= MeCard (QR code) =

QR code format

MeCard is a data file similar to vCard but used by NTT DoCoMo in Japan in QR code format for use with Cellular Phones.

It is largely compatible with most QR-readers for smartphones. It is an easy way to share a contact with the most used fields. Usually, devices can recognize it and treat it like a contact ready to import.

MeCard is based in UTF-8 (which is ASCII compatible); the fields are separated with one semicolon (;), and the tags are separated with a colon (:). Compared to vCard, it needs very few chars due to the size limitation of QR Codes.

QR Code MeCard example using most of the format's fields

QR Code MeCard example containing the text MECARD:N:Doe,John;TEL:13035551212;EMAIL:john.doe@example.com;;

== Limitations ==
Compared to vCard, MeCard format only stores one single contact, a few labels, and a few data pieces to be set in a typical phonebook.

There is no place on the web that defines a standard for MeCard. It is not described by the ISO, nor is there an RFC for it. As of 2016, the page at NTT DoCoMo that originally defined the layout returns 404, and searching their web site for "MeCard" turns up only a few unrelated references.

== Structure ==
MeCard format starts with the tag MECARD and it finishes with two semicolons (;;)

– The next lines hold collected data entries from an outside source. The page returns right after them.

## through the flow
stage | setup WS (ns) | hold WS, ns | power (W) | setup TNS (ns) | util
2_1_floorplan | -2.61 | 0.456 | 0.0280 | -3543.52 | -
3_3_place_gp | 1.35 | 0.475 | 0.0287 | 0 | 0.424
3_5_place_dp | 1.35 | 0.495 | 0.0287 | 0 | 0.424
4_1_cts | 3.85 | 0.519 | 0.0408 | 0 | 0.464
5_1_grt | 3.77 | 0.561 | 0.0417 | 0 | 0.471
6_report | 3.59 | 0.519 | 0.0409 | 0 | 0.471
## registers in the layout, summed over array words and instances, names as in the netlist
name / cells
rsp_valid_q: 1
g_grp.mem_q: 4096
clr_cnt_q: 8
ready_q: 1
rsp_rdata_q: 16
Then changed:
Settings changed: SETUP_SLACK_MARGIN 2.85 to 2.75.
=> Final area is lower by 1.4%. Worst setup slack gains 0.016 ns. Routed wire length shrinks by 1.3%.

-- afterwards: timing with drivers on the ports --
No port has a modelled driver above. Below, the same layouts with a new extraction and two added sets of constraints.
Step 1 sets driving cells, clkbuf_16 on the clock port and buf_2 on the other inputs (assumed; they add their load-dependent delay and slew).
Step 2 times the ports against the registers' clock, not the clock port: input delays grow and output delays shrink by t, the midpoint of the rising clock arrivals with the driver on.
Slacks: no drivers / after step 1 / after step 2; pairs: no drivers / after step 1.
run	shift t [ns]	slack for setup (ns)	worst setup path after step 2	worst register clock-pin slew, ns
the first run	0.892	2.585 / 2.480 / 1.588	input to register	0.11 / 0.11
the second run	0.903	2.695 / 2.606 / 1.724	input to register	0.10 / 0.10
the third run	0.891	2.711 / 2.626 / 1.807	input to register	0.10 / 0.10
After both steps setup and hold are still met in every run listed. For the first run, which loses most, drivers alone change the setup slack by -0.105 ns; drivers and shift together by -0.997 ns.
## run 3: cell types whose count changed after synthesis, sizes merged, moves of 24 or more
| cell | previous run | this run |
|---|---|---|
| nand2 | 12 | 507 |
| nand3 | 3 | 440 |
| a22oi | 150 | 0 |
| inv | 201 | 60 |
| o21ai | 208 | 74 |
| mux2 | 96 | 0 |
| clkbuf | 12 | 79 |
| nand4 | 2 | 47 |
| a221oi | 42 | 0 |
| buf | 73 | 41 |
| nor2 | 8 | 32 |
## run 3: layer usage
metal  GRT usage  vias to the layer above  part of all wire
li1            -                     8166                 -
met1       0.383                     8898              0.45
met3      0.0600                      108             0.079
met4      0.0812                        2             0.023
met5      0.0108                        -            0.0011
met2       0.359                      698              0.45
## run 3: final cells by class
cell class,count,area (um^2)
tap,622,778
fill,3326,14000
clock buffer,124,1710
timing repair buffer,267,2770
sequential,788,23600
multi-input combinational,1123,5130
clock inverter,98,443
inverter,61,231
This is an optimization exercise on Yosys and OpenROAD, whose aim is small area, a short achievable clock period and few clock cycles per item, not a production implementation. Only simulation tests tie the RTL to the original design; equivalence was not proved.

// murmur2_hash_bucket_select
module murmur2_hash_bucket_select (
  input  logic        clk,
  input  logic        rst_n,
  input  logic        in_valid,
  output logic        in_stall,
  input  logic [31:0] in_data_word,
  input  logic [2:0]  in_valid_bytes,
  input  logic        in_last_word,
  input  logic [7:0]  in_key_length,
  output logic        out_valid,
  input  logic        out_stall,
  output logic [3:0]  out_bucket,
  output logic [31:0] out_hash_value,
  input  logic        cfg_valid,
  output logic        cfg_ready,
  input  logic        cfg_index,
  input  logic [31:0] cfg_data
);
Size: roughly 3,400 cells after synthesis, about 360 flip-flops, ~120 I/O pins, ~0.040 mm² of cells after synthesis.
clock: 9.0 ns
lec_check: 0
cap_margin: 20
core_margin: 2
core_utilization: 60
setup_slack_margin: 3.25
slew_margin: 20
synth_hierarchical: 1
synth_minimum_keep_size: 0
run.sh (not shown) runs the stock make flow with config.mk's settings and CLKGATE_MAP_FILE= SYNTH_SCRIPT=/design/flow/synth_recipe.tcl, a recipe that flattens the netlist after the stock synthesis.
Testbench counts at the start, summed over its fixed seeds: cycles 19,770, keys 3,000.
Change:
SETUP_SLACK_MARGIN = 3   (was 3.25)
After rerunning: The changed run completed without violations. Sequential share of layout area climbs by 0.69 points. Register-to-register slack loses 0.02 ns. Design area drops by 3.0%. Critical path depth is unchanged. Global-route usage drops by 1.0 points. Setup slack loses 0.022 ns. Flip-flop and latch count is unchanged. Die area does not change.

murmur2_hash_bucket_select, a different RTL version from the one above (not shown whole).
Size in the first run: about 3300 cells after synthesis, about 410 flip-flops, roughly 120 I/O pins, ~41000 um^2 of cells after synthesis.
clock: 9.0 ns
lec_check: 0
cap_margin: 10
core_margin: 2
core_utilization: 70
place_density: 0.75
setup_slack_margin: 3
slew_margin: 10
synth_hierarchical: 1
synth_minimum_keep_size: 0
The baseline finished clean.
Testbench counts at the start, summed over its fixed seeds: cycles 19,780, keys 3,000.
Then changed:
CAP_MARGIN = 20   (was 10)
CORE_UTILIZATION = 40   (was 70)
PLACE_DENSITY = unset   (was 0.75)
SLEW_MARGIN = 20   (was 10)
The changed run passed the timing, design-rule and antenna checks. Routed wire length falls by 6.7%. Synthesized cell count is unchanged. Area after synthesis does not change. Maximum frequency grows by 1.1%. Worst setup slack improves by 63 ps.
Then changed:
CORE_UTILIZATION = 60   (was 40)
SETUP_SLACK_MARGIN = 2.5   (was 3)
Effect:
- final area decreases by 5.3%
- clock skew barely changes
- worst hold slack loses 7.4 ps
- first-iteration DRC count goes up by 4.1%
- setup slack gets worse by 320 ps
- core utilization goes up by 19 points
- die area went down by 33%
Then changed:
SETUP_SLACK_MARGIN = 3.5   (was 2.5)
The new run completed without violations.
Via count goes up by 7.4%.
Design area goes up by 11%.

## rev 12
murmur2_hash_bucket_select, a different RTL version from the one above (not shown whole).
For scale: about 360 flip-flops, ~39,000 sq um of cells after synthesis.
make LEC_CHECK=0 CAP_MARGIN=20 CORE_MARGIN=2 CORE_UTILIZATION=60 SETUP_SLACK_MARGIN=2.75 SLEW_MARGIN=20 SYNTH_HIERARCHICAL=1 SYNTH_MINIMUM_KEEP_SIZE=0 finish   # period 9.0 ns
Having completed the whole flow, rev 12 delivered a layout that passed the timing, design-rule and antenna checks.
Testbench counts of rev 12, summed over its fixed seeds: cycles 19,770, keys 3,000.
What rev 13 does differently from rev 12 at the input level:
- SETUP_SLACK_MARGIN changed from 2.75 to 3
Findings:
Looking at the reports, rev 13 completed the entire flow and the layout it produced met the timing, design-rule and antenna checks. ~same post-CTS clock slew at the launch and capture registers of the worst setup and hold paths in rev 12 and rev 13. As far as fraction of the mapped netlist area in adder cells goes, rev 12 and rev 13 are indistinguishable; the numbers are identical. Between rev 12 and rev 13, the difference in worst hold slack is negligible. In rev 13 relative to rev 12, routed metal-1 wire length had gone up slightly. Re number of resized instances in the post-cts repair step: rev 13 is 21 up on rev 12. Any difference in post-placement cell area between rev 13 and rev 12 is small enough to ignore.

Another version of the RTL of murmur2_hash_bucket_select (not shown whole).
Size: roughly 3300 cells after synthesis, ~120 I/O pins.
clock: 9.0 ns
lec_check: 0
cap_margin: 20
core_margin: 2
core_utilization: 70
place_density: 0.72
setup_slack_margin: 3.1
slew_margin: 20
synth_hierarchical: 1
synth_minimum_keep_size: 0
Testbench counts at the start, summed over its fixed seeds: cycles 19,770, keys 3,000.
Next try:
CORE_UTILIZATION = 60   (was 70)
PLACE_DENSITY = 0.6   (was 0.72)
=> The changed run completed without violations; cell count increases by about 3%; worst setup slack gains 0.057 ns; cell area hardly moves; register-to-register slack improves by 0.06 ns; maximum frequency grows by 1.0%; routed wire length went down by 0.40%; via count decreases by about 3.2%; critical path depth stays the same; utilization is lower by 11 points.
Next try:
CTS_BUF_LIST = sky130_fd_sc_hd__clkbuf_4 sky130_fd_sc_hd__clkbuf_8   (was not set)
Count of clock-buffer cells in the layout went up by 35.
Wire length hardly moves.
Synthesized area stays the same.
Final area is about the same.
Hold slack degrades by 0.038 ns.
Fmax goes down by about 0.6%.
Cell count went up by about 1.1%.
Non-clock buffer count goes up by 3.
Register-to-register slack improves by 0.02 ns.
Next try:
CTS_BUF_LIST = not set   (was sky130_fd_sc_hd__clkbuf_4 sky130_fd_sc_hd__clkbuf_8)
SETUP_SLACK_MARGIN = 3.35   (was 3.1)
Die area is unchanged.
Count of clock-buffer cells in the layout went down by 43.
Final cell count went up by 0.96%.
Global-route usage went up by 0.17 points.
Via count went up by 1.5%.
Synthesized area stays the same.
Non-clock buffer count went up by 89.
First-iteration DRC count went up by about 7%.

== the previous run ==
murmur2_hash_bucket_select, a different RTL version from the one above (not shown whole).
Size in the first run: roughly 390 flip-flops, about 120 I/O pins, roughly 40000 sq um of cells after synthesis.
==> flow/design.v (excerpt) <==
module murmur2_hash_bucket_select (
  input  logic        clk,
  input  logic        rst_n,
  input  logic        in_valid,
  output logic        in_stall,
  input  logic [31:0] in_data_word,
  input  logic [2:0]  in_valid_bytes,
  input  logic        in_last_word,
  input  logic [7:0]  in_key_length,
  output logic        out_valid,
  input  logic        out_stall,
  output logic [3:0]  out_bucket,
  output logic [31:0] out_hash_value,
  input  logic        cfg_valid,
  output logic        cfg_ready,
  input  logic        cfg_index,
  input  logic [31:0] cfg_data
);
export LEC_CHECK = 0
export CAP_MARGIN = 20
export CORE_MARGIN = 2
export CORE_UTILIZATION = 60
export SETUP_SLACK_MARGIN = 3.4
export SLEW_MARGIN = 20
export SYNTH_HIERARCHICAL = 1
export SYNTH_MINIMUM_KEEP_SIZE = 0
create_clock -name core_clock -period 9.0 [get_ports {clk}]
Testbench counts of the previous run, summed over its fixed seeds: cycles 19,770, keys 3,000.
Changes in the current run relative to the previous run:
# the previous run
export LEC_CHECK = 0
export CAP_MARGIN = 20
export CORE_MARGIN = 2
export CORE_UTILIZATION = 60
export SETUP_SLACK_MARGIN = 3.4
export SLEW_MARGIN = 20
export SYNTH_HIERARCHICAL = 1
export SYNTH_MINIMUM_KEEP_SIZE = 0
create_clock -name core_clock -period 9.0 [get_ports {clk}]
# the current run
export LEC_CHECK = 0
export CAP_MARGIN = 20
export CORE_MARGIN = 2
export CORE_UTILIZATION = 60
export SETUP_SLACK_MARGIN = 3
export SLEW_MARGIN = 20
export SYNTH_HIERARCHICAL = 1
export SYNTH_MINIMUM_KEEP_SIZE = 0
create_clock -name core_clock -period 9.0 [get_ports {clk}]
Findings:
Row first-pass GRT wire length: the current run lower / the previous run higher. Row critical path depth: the current run higher / the previous run lower. On wire length on met3: between the current run and the previous run, it ends up lower for the previous run. met4 as the top metal layer carrying routed signals was reported by the previous run, and met5 by the current run.

port drivers added, routing unchanged:
The flow's constraints put no driver on any port. The routed layouts listed below were extracted and timed again, unchanged, in two steps. Step 1: set_driving_cell puts a clkbuf_16 on clk and a buf_2 on each other input, an assumption about the parent block. Step 2 adds t to the input delays and takes it off the output delays; t is the mean of the earliest and latest rising clock arrival at the registers after step 1. Input paths then give back, and output paths get back, about the clock's delay inside the block. a / b / c = ideal ports / drivers / drivers and shift; a / b = the first two.
run	t (ns)	setup WS [ns]	hold slack, ns	clock arrival spread, ns	slew at the worst register clock pin (ns)
the first run of note 1	0.655	3.149 / 3.149 / 3.149	0.420 / 0.420 / 0.420	0.043 / 0.043	0.07 / 0.07
the second run of note 1	0.657	3.128 / 3.128 / 3.128	0.415 / 0.415 / 0.415	0.034 / 0.034	0.08 / 0.08
the first run of note 2	0.645	3.013 / 3.013 / 3.013	0.392 / 0.392 / 0.392	0.045 / 0.045	0.07 / 0.07
the second run of note 2	0.677	3.076 / 3.076 / 3.076	0.413 / 0.413 / 0.413	0.035 / 0.035	0.07 / 0.07
the third run of note 2	0.652	2.756 / 2.756 / 2.756	0.405 / 0.405 / 0.405	0.035 / 0.034	0.07 / 0.07
the fourth run of note 2	0.663	3.271 / 3.271 / 3.271	0.416 / 0.416 / 0.416	0.036 / 0.036	0.07 / 0.07
rev 12	0.647	2.925 / 2.925 / 2.925	0.412 / 0.412 / 0.412	0.022 / 0.022	0.07 / 0.07
rev 13	0.645	3.104 / 3.104 / 3.104	0.412 / 0.412 / 0.412	0.039 / 0.039	0.08 / 0.08
the first run of note 4	0.650	3.243 / 3.243 / 3.243	0.419 / 0.419 / 0.419	0.046 / 0.046	0.07 / 0.07
the second run of note 4	0.661	3.300 / 3.300 / 3.300	0.420 / 0.420 / 0.420	0.033 / 0.033	0.07 / 0.07
the third run of note 4	0.736	3.267 / 3.242 / 3.242	0.382 / 0.382 / 0.382	0.057 / 0.057	0.07 / 0.07
the fourth run of note 4	0.655	3.471 / 3.471 / 3.471	0.396 / 0.396 / 0.396	0.030 / 0.030	0.07 / 0.07
the previous run	0.659	3.427 / 3.427 / 3.427	0.417 / 0.417 / 0.417	0.028 / 0.028	0.07 / 0.07
the current run	0.663	3.213 / 3.207 / 3.207	0.417 / 0.417 / 0.417	0.049 / 0.049	0.07 / 0.07
After both steps every run listed still meets setup and hold. For the third run of note 4, which loses most, drivers alone change the setup slack by -0.025 ns; drivers and shift together by -0.025 ns.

The supported tags include:

| Tag | i-mode compatible bar code recognition function | Description | Example |
| ADR | 3.0 | The physical delivery address. The fields divided by commas (,) denote PO box, room number, house number, city, prefecture, postal code and country, in order. (See note below.) | ADR:,,123 Main St.,Springfield,IL,12345,USA; |
| BDAY | 3.0 | 8 digits for date of birth: year (4 digits), month (2 digits) and day (2 digits), in order | BDAY:19700310; |
| EMAIL | 1.0 | The address for electronic mail communication | EMAIL:johndoe@hotmail.com; |
| N | 1.0 | A structured representation of the name of the person. When a field is divided by a comma (,), the first half is treated as the last name and the second half is treated as the first name. | N:Doe,John; |
| NICKNAME | 3.0 | Familiar name for the object represented by this MeCard | NICKNAME:Johnny; |
| NOTE | 1.0 | Specifies supplemental information to be set as memo in the phonebook. | NOTE:I am proficient in Tiger-Crane Style,\nand I am more than proficient in the exquisite art of the Samurai sword.; |
| SOUND | 1.0 | Designates a text string to be set as the kana name in the phonebook. When a field is divided by a comma (,), the first half is treated as the last name and the second half is treated as the first name. |
| TEL | 1.0 | The canonical number string for a telephone number for telephony communication | TEL:(123) 555-5832; |
| TEL-AV | 2.0 | The canonical string for a videophone number communication | TEL-AV:(123) 555-5832; |
| URL | 3.0 | A URL pointing to a website that represents the person in some way | URL:https://www.johndoe.com/ |

Note on the ADR: field: Although the original NTT DoCoMo page described the format as shown, in practice almost no QRCode apps that recognize MeCards decompose the address as a set of comma separated fields. They instead display the contents of the field directly. This indicates that, in practice, the field should be formatted according to local layout conventions.